NOTE: This capability increases the token usage of the agent, as it uses TextAnalyzerAgent to analyze every message received by the agent.

Example:

```python
import autogen
from autogen.agentchat.contrib.capabilities.image_generation import ImageGeneration

# Assuming you have llm configs configured for the LLMs you want to use and Dalle.
# Create the agent
agent = autogen.ConversableAgent(
name="dalle", llm_config={...}, max_consecutive_auto_reply=3, human_input_mode="NEVER"
)

# Create an ImageGenerator with desired settings
dalle_gen = generate_images.DalleImageGenerator(llm_config={...})

# Add the ImageGeneration capability to the agent
agent.add_capability(ImageGeneration(image_generator=dalle_gen))
```

__init__

def __init__(image_generator: ImageGenerator,
cache: Optional[AbstractCache] = None,
text_analyzer_llm_config: Optional[Dict] = None,
text_analyzer_instructions: str = PROMPT_INSTRUCTIONS,
verbosity: int = 0,
register_reply_position: int = 2)

Arguments:

  • image_generator ImageGenerator - The image generator you would like to use to generate images.
  • cache None or AbstractCache - The cache client to use to store and retrieve generated images. If None, no caching will be used.
  • text_analyzer_llm_config Dict or None - The LLM config for the text analyzer. If None, the LLM config will be retrieved from the agent you're adding the ability to.
  • text_analyzer_instructions str - Instructions provided to the TextAnalyzerAgent used to analyze incoming messages and extract the prompt for image generation. The default instructions focus on summarizing the prompt. You can customize the instructions to achieve more granular control over prompt extraction.
  • Example - 'Extract specific details from the message, like desired objects, styles, or backgrounds.'
  • verbosity int - The verbosity level. Defaults to 0 and must be greater than or equal to 0. The text analyzer llm calls will be silent if verbosity is less than 2.
  • register_reply_position int - The position of the reply function in the agent's list of reply functions. This capability registers a new reply function to handle messages with image generation requests. Defaults to 2 to place it after the check termination and human reply for a ConversableAgent.

add_to_agent

def add_to_agent(agent: ConversableAgent)

Adds the Image Generation capability to the specified ConversableAgent.

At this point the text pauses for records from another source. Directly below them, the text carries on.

<file path="config.mk">
export PLATFORM = sky130hd
export DESIGN_NAME = spi_regbank
export DESIGN_NICKNAME = d
export VERILOG_FILES = /design/src/rtl/spi_regbank.sv
export SDC_FILE = /design/constraint.sdc
export NUM_CORES = 1
export LEC_CHECK = 0
export CORE_UTILIZATION = 50
export DETAILED_ROUTE_END_ITERATION = 7
export PLACE_DENSITY = 0.84
export SETUP_SLACK_MARGIN = 0.5
export SYNTH_ARGS = -nofsm -noshare
export SYNTH_HDL_FRONTEND = slang
export SYNTH_SLANG_ARGS = --single-unit
export TNS_END_PERCENT = 10
</file>
<file path="constraint.sdc">
create_clock -name spi_clk -period 3.9 [get_ports spi_clk]
set_input_delay 0.78 -clock spi_clk [delete_from_list [all_inputs] [get_ports spi_clk]]
set_output_delay 0.78 -clock spi_clk [all_outputs]
set_load 0.005 [all_outputs]
</file>
<file path="src/rtl/spi_regbank.sv">
// spi_regbank: addressed SPI (mode 0) configuration register bank.
// A command byte selects read/write and a start address. Data words then stream
// in or out, and the address auto-increments after each word.
// Read-only slots return live sta_in values and are never written.
module spi_regbank #(
   parameter int unsigned             ADDR_W    = 4,
   parameter int unsigned             REG_W     = 8,
   parameter int unsigned             NREG      = 8,
   parameter logic [NREG*REG_W-1:0]   RESET_VAL = '0,
   parameter logic [NREG-1:0]         RO_MASK   = '0
) (
   input  logic                   spi_clk,
   input  logic                   rst,
   input  logic                   spi_csn,
   input  logic                   spi_mosi,
   output logic                   spi_miso,
   input  logic [NREG*REG_W-1:0]  sta_in,
   output logic [NREG*REG_W-1:0]  cfg_out,
   output logic                   wr_strobe,
   output logic [ADDR_W-1:0]      wr_addr
);

   localparam int unsigned NADDR = 1 << ADDR_W;
   localparam int unsigned CNT_W = $clog2(REG_W > 8 ? REG_W : 8);

   typedef enum logic {StCmd, StData} phase_e;

   phase_e                         phase_q, phase_d;
   logic [CNT_W-1:0]               cnt_q, cnt_d;
   logic [6:0]                     cmd_q, cmd_d;
   logic [ADDR_W-1:0]              addr_q, addr_d;
   logic                           rw_q, rw_d;
   logic [REG_W-2:0]               data_q, data_d;
   logic [REG_W-1:0]               rd_q, rd_d;

   logic                           frame_rst;
   logic [7:0]                     cmd_full;
   logic [REG_W-1:0]               word_in;
   logic [ADDR_W-1:0]              addr_inc;
   logic                           commit;
   logic                           wr_hit;
   logic [NADDR-1:0][REG_W-1:0]    rd_tab;
   logic [NADDR-1:0]               wr_ok;
   logic                           unused_sta;

   // Frame state is discarded whenever the chip is deselected.
   assign frame_rst = rst | spi_csn;
   assign cmd_full  = {cmd_q, spi_mosi};
   assign word_in   = {data_q, spi_mosi};
   assign addr_inc  = addr_q + ADDR_W'(1);
   assign wr_hit    = commit & wr_ok[addr_q];
   // Non-RO slots of sta_in are intentionally ignored.
   assign unused_sta = ^sta_in;

   // Full address map: implemented RW, implemented RO, and unimplemented (reads 0).
   for (genvar g = 0; g < NADDR; g++) begin : g_addr
      if (g < NREG) begin : g_impl
         logic [REG_W-1:0] q;
         if (RO_MASK[g]) begin : g_ro
            assign q         = '0;
            assign rd_tab[g] = sta_in[g*REG_W +: REG_W];
            assign wr_ok[g]  = 1'b0;
         end else begin : g_rw
            // Register storage; only rst clears it, only a committed word updates it.
            always_ff @(posedge spi_clk or posedge rst) begin
               if (rst) begin
                  q <= RESET_VAL[g*REG_W +: REG_W];
               end else if (wr_hit && (addr_q == ADDR_W'(g))) begin
                  q <= word_in;
               end
            end
            assign rd_tab[g] = q;
            assign wr_ok[g]  = 1'b1;
         end
         assign cfg_out[g*REG_W +: REG_W] = q;
      end else begin : g_unimpl
         assign rd_tab[g] = '0;
         assign wr_ok[g]  = 1'b0;
      end
   end

   // Frame state register, cleared by rst or a deselect.
   always_ff @(posedge spi_clk or posedge frame_rst) begin
      if (frame_rst) begin
         phase_q <= StCmd;
         cnt_q   <= '0;
         cmd_q   <= '0;
         addr_q  <= '0;
         rw_q    <= 1'b0;
         data_q  <= '0;
         rd_q    <= '0;
      end else begin
         phase_q <= phase_d;
         cnt_q   <= cnt_d;
         cmd_q   <= cmd_d;
         addr_q  <= addr_d;
         rw_q    <= rw_d;
         data_q  <= data_d;
         rd_q    <= rd_d;
      end
   end

   // Next-state: command decode, word counting, commit and read reload.
   always_comb begin
      phase_d = phase_q;
      cnt_d   = cnt_q;
      cmd_d   = cmd_q;
      addr_d  = addr_q;
      rw_d    = rw_q;
      data_d  = data_q;
      rd_d    = rd_q;
      commit  = 1'b0;
      unique case (phase_q)
         StCmd: begin
            cmd_d = cmd_full[6:0];
            if (cnt_q == CNT_W'(7)) begin
               phase_d = StData;
               cnt_d   = '0;
               rw_d    = cmd_full[7];
               addr_d  = cmd_full[ADDR_W-1:0];
               rd_d    = cmd_full[7] ? rd_tab[cmd_full[ADDR_W-1:0]] : '0;
            end else begin
               cnt_d = cnt_q + CNT_W'(1);
            end
         end
         StData: begin
            data_d = word_in[REG_W-2:0];
            rd_d   = {rd_q[REG_W-2:0], 1'b0};
            if (cnt_q == CNT_W'(REG_W - 1)) begin
               cnt_d  = '0;
               addr_d = addr_inc;
               commit = ~rw_q;
               if (rw_q) begin
                  rd_d = rd_tab[addr_inc];
               end
            end else begin
               cnt_d = cnt_q + CNT_W'(1);
            end
         end
         default: ;
      endcase
   end

   // Write strobe and address; deliberately not cleared by CSn so a final strobe completes.
   always_ff @(posedge spi_clk or posedge rst) begin
      if (rst) begin
         wr_strobe <= 1'b0;
         wr_addr   <= '0;
      end else begin
         wr_strobe <= wr_hit;
         if (wr_hit) begin
            wr_addr <= addr_q;
         end
      end
   end

   // MISO launches on the falling edge so the master samples it on the next rising edge.
   always_ff @(negedge spi_clk or posedge frame_rst) begin
      if (frame_rst) begin
         spi_miso <= 1'b0;
      end else begin
         spi_miso <= ((phase_q == StData) && rw_q) ? rd_q[REG_W-1] : 1'b0;
      end
   end

endmodule

</file>
Yosys cells after proc, flatten, opt, wreduce, memory -nomap -nowiden
Memory sizes are Yosys's and may differ from the RTL's. Cells that the tools add are included.

Bits in registers: 101. ROM bits: 16. Bits of input ports: 68. Output and inout port bits: 70. Word-level logic and storage cells: 69. Memories kept: 1.

Add/subtract/negate cells: 2. Magnitude comparators: 3. Eq/ne operators: 10. Muxes and demuxes: 19. Bitwise logic cells: 4. Reductions and logical operators: 12.

Memory list: (no name shown) (depth 16, bits a word 1, rd ports 1, clocked after Yosys merged registers in 0, wr ports 0, RTL line 51) `assign wr_hit = commit & wr_ok[addr_q];`.

Operators with widths (count): $bmux W8 S4 (2); $mux W8 (6); $eq A4 B3 Y1 const B (4); $pmux W8 S2 (1); $lt A4 B5 Y1 const B (3); $logic_and A1 B1 Y1 (9); $eq A4 B2 Y1 const B (2); $mux W4 (2); $pmux W4 S2 (1); $mux W1 (6); $add A4 B1 Y4 const B (1); $eq A4 B1 Y1 const B (1); $logic_not A4 Y1 (1); $reduce_and A2 Y1 (2); $add A3 B1 Y3 const B (1); $eq A3 B3 Y1 const B (1); $mux W3 (1); $ne A2 B1 Y1 const B (1); $ne A2 B2 Y1 const B (1); $not A1 Y1 (2); $and A1 B1 Y1 (1); $or A1 B1 Y1 (1).

Depth between registers and ports, before layout
Depth in word-level cells: 6. Gate-level depth with buffers: 9. Mapped depth without buffers: 6.

==> flow_summary.json <==
{
  "grt_pass1_vias": 3269,
  "slowest_delay_ns": 0.38,
  "dieHeight_um": 101.7,
  "irDropWorstVdd_mv": 0.2222,
  "cts_tree": "done",
  "timing.rr.start": "rw_q",
  "cp_top_family": "flip-flops",
  "ctsRootBufferMaster": "clkbuf_8",
  "num_rows": 36,
  "coreArea_um2": 9684,
  "wl_per_cell_um": 21.66,
  "gr-usage-all-layers_pct": 24.14,
  "crit_end": "spi_miso",
  "hpwl_mm": 7.492,
  "path_cells": "buf_2",
  "critPathKind": "reg -> out",
  "drt_iter0_drc": 313,
  "synth_cells": 326,
  "status": "completed",
  "r2r_cells": 1,
  "grt_max_degree": 70,
  "synth-edff-count": 0,
  "nets": 466,
  "io_pins": 138,
  "rr_endpoint": "spi_miso",
  "cts_resized": 4,
  "path_max_fanout": 1,
  "overflow": 0,
  "synth-main-ff-cell": "dfrtp_1",
  "relSlewSlack_pct": 27.62,
  "dr.pass1.iters": 5,
  "avgViaCountPerCell": 6.064,
  "rsz0062_at_grt": "true",
  "power_mw": 2.532,
  "clock-sinks": 101,
  "synthArstFlopShare_pct": 100.0,
  "synth_area_um2": 4971,
  "r2r_slack_ns": 1.13,
  "final-hold-violation-count": 0,
  "place_area_um2": 5788,
  "cp.required_ns": 3.12,
  "postCtsHoldBufs": 0,
  "ant_nets": 0,
  "tightestPinTransition_ns": 1.077,
  "startpoint_type": "register",
  "wl_mm": 11.46,
  "cp_data_arrival_time_ns": 2.79,
  "worst-path-stages": 1,
  "numPortBuffers": 73,
  "yosysSeqAreaShare_pct": 50.84,
  "maxSlewViolCount": 0,
  "syn_nets": 400,
  "post_cts_buffers": 0,
  "layout-drive-gt1-share_pct": 33.59,
  "dp.cells": 514,
  "insertedDiodeCount": 0,
  "htree_num_levels": 3,
  "vias": 3208,
  "insertion_delay_ns": 0.37,
  "yosysUniqueCellTypes": 38,
  "gp_congestion": 0.8045,
  "cpMaxStageDelayCell": "dfrtn_1",
  "path_clk_slew_ns": 0.09,
  "cts_max_path_buffers": 2,
  "initial_utilization_pct": 51.33,
  "die_x_um": 101.7,
  "fin_area_um2": 5949,
  "area_growth_syn_to_layout_pct": 19.68,
  "critPathBufInv": 1,
  "grt_pass1_wl_mm": 18.08,
  "tns_ns": 0,
  "p_leak_nw": 2.664,
  "setup.worst_path.end_class": "output pin",
  "synth-seq-cells": 101,
  "drc": 0,
  "setup_viol": 0,
  "drv_cap": 0,
  "hp-class": "reg -> reg",
  "power.density_nw_per_um2": 425.6,
  "die-area_um2": 10340,
  "clock_skew_ns": 0.01454,
  "antenna_found_initial": 0,
  "crit_path_start": "spi_miso",
  "cts_buffers": 9,
  "syn_area_per_cell_um2": 15.25,
  "yosys_warnings": 0,
  "finalNonFillerCells": 529
}
-- routing by layer --
metal | vias to the layer above | global-route usage (%) | wire length [um]
met2 | 131 | 37.47 | 5609
met1 | 1664 | 32.65 | 4752
met3 | 35 | 5.659 | 711
met4 | 0 | 10.70 | 385
li1 | 1378 | - | -
met5 | - | 0 | 0
-- through the flow --
| step | worst slack [ns] | utilization [%] | hold slack, ns |
|---|---|---|---|
| after CTS | 0.3292 | 61.43 | 0.4411 |
| after global placement | 0.3190 | 59.77 | 0.4140 |
| after global routing | 0.3141 | 61.43 | 0.4818 |
| final | 0.3326 | 61.43 | 0.4428 |
| after detailed placement | 0.3178 | 59.77 | 0.4274 |
| after floorplan | 0.7565 | - | 0.4031 |
-- worst min path at each step --
stage,startpoint,to,depth (start not counted)
floorplan,cnt_q[0],cnt_q[0],1
global placement,cnt_q[0],cnt_q[0],1
detailed placement,cnt_q[0],cnt_q[0],1
CTS,cnt_q[0],cnt_q[0],1
global route,cnt_q[0],cnt_q[0],1
finish,cnt_q[0],cnt_q[0],1
-- where the power goes --
part	switching (mW)	internal, mW
logic	0.229	0.406
registers	0.136	1.16
clock network	0.354	0.244
-- flip-flops by register name (all words and copies together) (netlist names) --
signal and flops:
g_addr.g_impl.q 64, rd_q 8, cmd_q 7, data_q 7, addr_q 4, wr_addr 4, cnt_q 3, phase_q 1
rw_q 1, spi_miso 1, wr_strobe 1
-- cells in the final DEF (no fill, tap or decap), types with 2 or more instances in the layout --
cell and n:
a21oi_1 4, a222oi_1 7, buf_4 6, clkbuf_8 10
clkdlybuf4s50_1 72, clkinv_2 2, clkinvlp_4 2, dfrtp_1 100
ha_1 6, inv_1 4, mux2_1 5, mux2_2 75
mux2i_1 10, mux4_1 7, mux4_2 25, nand2_1 12
nand2_2 4, nand2_4 4, nand2b_1 3, nand3_1 3
nor2_1 6, nor2b_1 2, o211ai_1 7, o21ai_0 2
-- cells in the mapped netlist (2+ instances only) --
cell type	n	area, um2
buf_2	7	35.03
o21ai_0	2	10.01
buf_4	3	22.52
o211ai_1	7	52.55
a222oi_1	7	70.07
ha_1	6	75.07
nand3_1	3	15.01
dfrtp_1	100	2502
mux2_2	75	844.6
a21oi_1	4	20.02
nand2_4	4	45.04
mux2i_1	10	100.1
nand2_1	12	45.04
buf_1	8	30.03
mux4_1	7	183.9
mux2_1	5	56.30
nor2_1	7	26.28
mux4_2	25	563.0
clkbuf_1	3	11.26
nor2b_1	2	12.51
inv_1	5	18.77
nand2b_1	3	18.77
nand2_2	4	25.02
buf_6	3	33.78
-- final cells by class --
class / count / area (um2)
timing repair buffer: 79 / 770.7
clock inverter: 4 / 25.02
inverter: 5 / 18.77
clock buffer: 11 / 141.4
sequential: 101 / 2527
tap: 133 / 166.4
multi-input combinational: 196 / 2300
fill: 750 / 3735
-- cell families (layout without fill, tap and decap cells) --
family / count (synthesis) / in the layout / synth area share (%)
muxes: 122 / 122 / 35.16
DFF: 101 / 101 / 50.84
and+or+nand+nor: 42 / 42 / 4.858
buffers and inverters: 29 / 99 / 3.045
AOI/OAI and AO/OA: 24 / 24 / 3.851
adders and majority gates: 6 / 6 / 1.510
xor gates and xnor gates: 2 / 2 / 0.7300
Power figures use the tool's default switching activity.
### config.mk
export PLATFORM = sky130hd
export DESIGN_NAME = oric_mem_arbiter
export DESIGN_NICKNAME = d
export VERILOG_FILES = /design/src/rtl/oric_mem_arbiter.sv
export SDC_FILE = /design/constraint.sdc
export NUM_CORES = 1
export LEC_CHECK = 0
export CORE_UTILIZATION = 30
export CTS_CLUSTER_DIAMETER = 100
export DETAILED_ROUTE_END_ITERATION = 7
export HOLD_SLACK_MARGIN = 0.1
export PLACE_DENSITY_LB_ADDON = 0.08
export SYNTH_ARGS = -nofsm -noshare
export SYNTH_HDL_FRONTEND = slang
export SYNTH_SLANG_ARGS = --single-unit
### constraint.sdc
create_clock -name clk_sys -period 3.8 [get_ports clk_sys]
set_input_delay 0.38 -clock clk_sys [delete_from_list [all_inputs] [get_ports clk_sys]]
set_output_delay 0.38 -clock clk_sys [all_outputs]
set_load 0.02 [all_outputs]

This function performs the following modifications to the agent:

  1. Registers a reply function: A new reply function is registered with the agent to handle messages that potentially request image generation. This function analyzes the message and triggers image generation if necessary.
  2. Creates an Agent (TextAnalyzerAgent): This is used to analyze messages for image generation requirements.
  3. Updates System Message: The agent's system message is updated to include a message indicating the capability to generate images has been added.
  4. Updates Description: The agent's description is updated to reflect the addition of the Image Generation capability. This might be helpful in certain use cases, like group chats.

Arguments:

  • agent ConversableAgent - The ConversableAgent to add the capability to.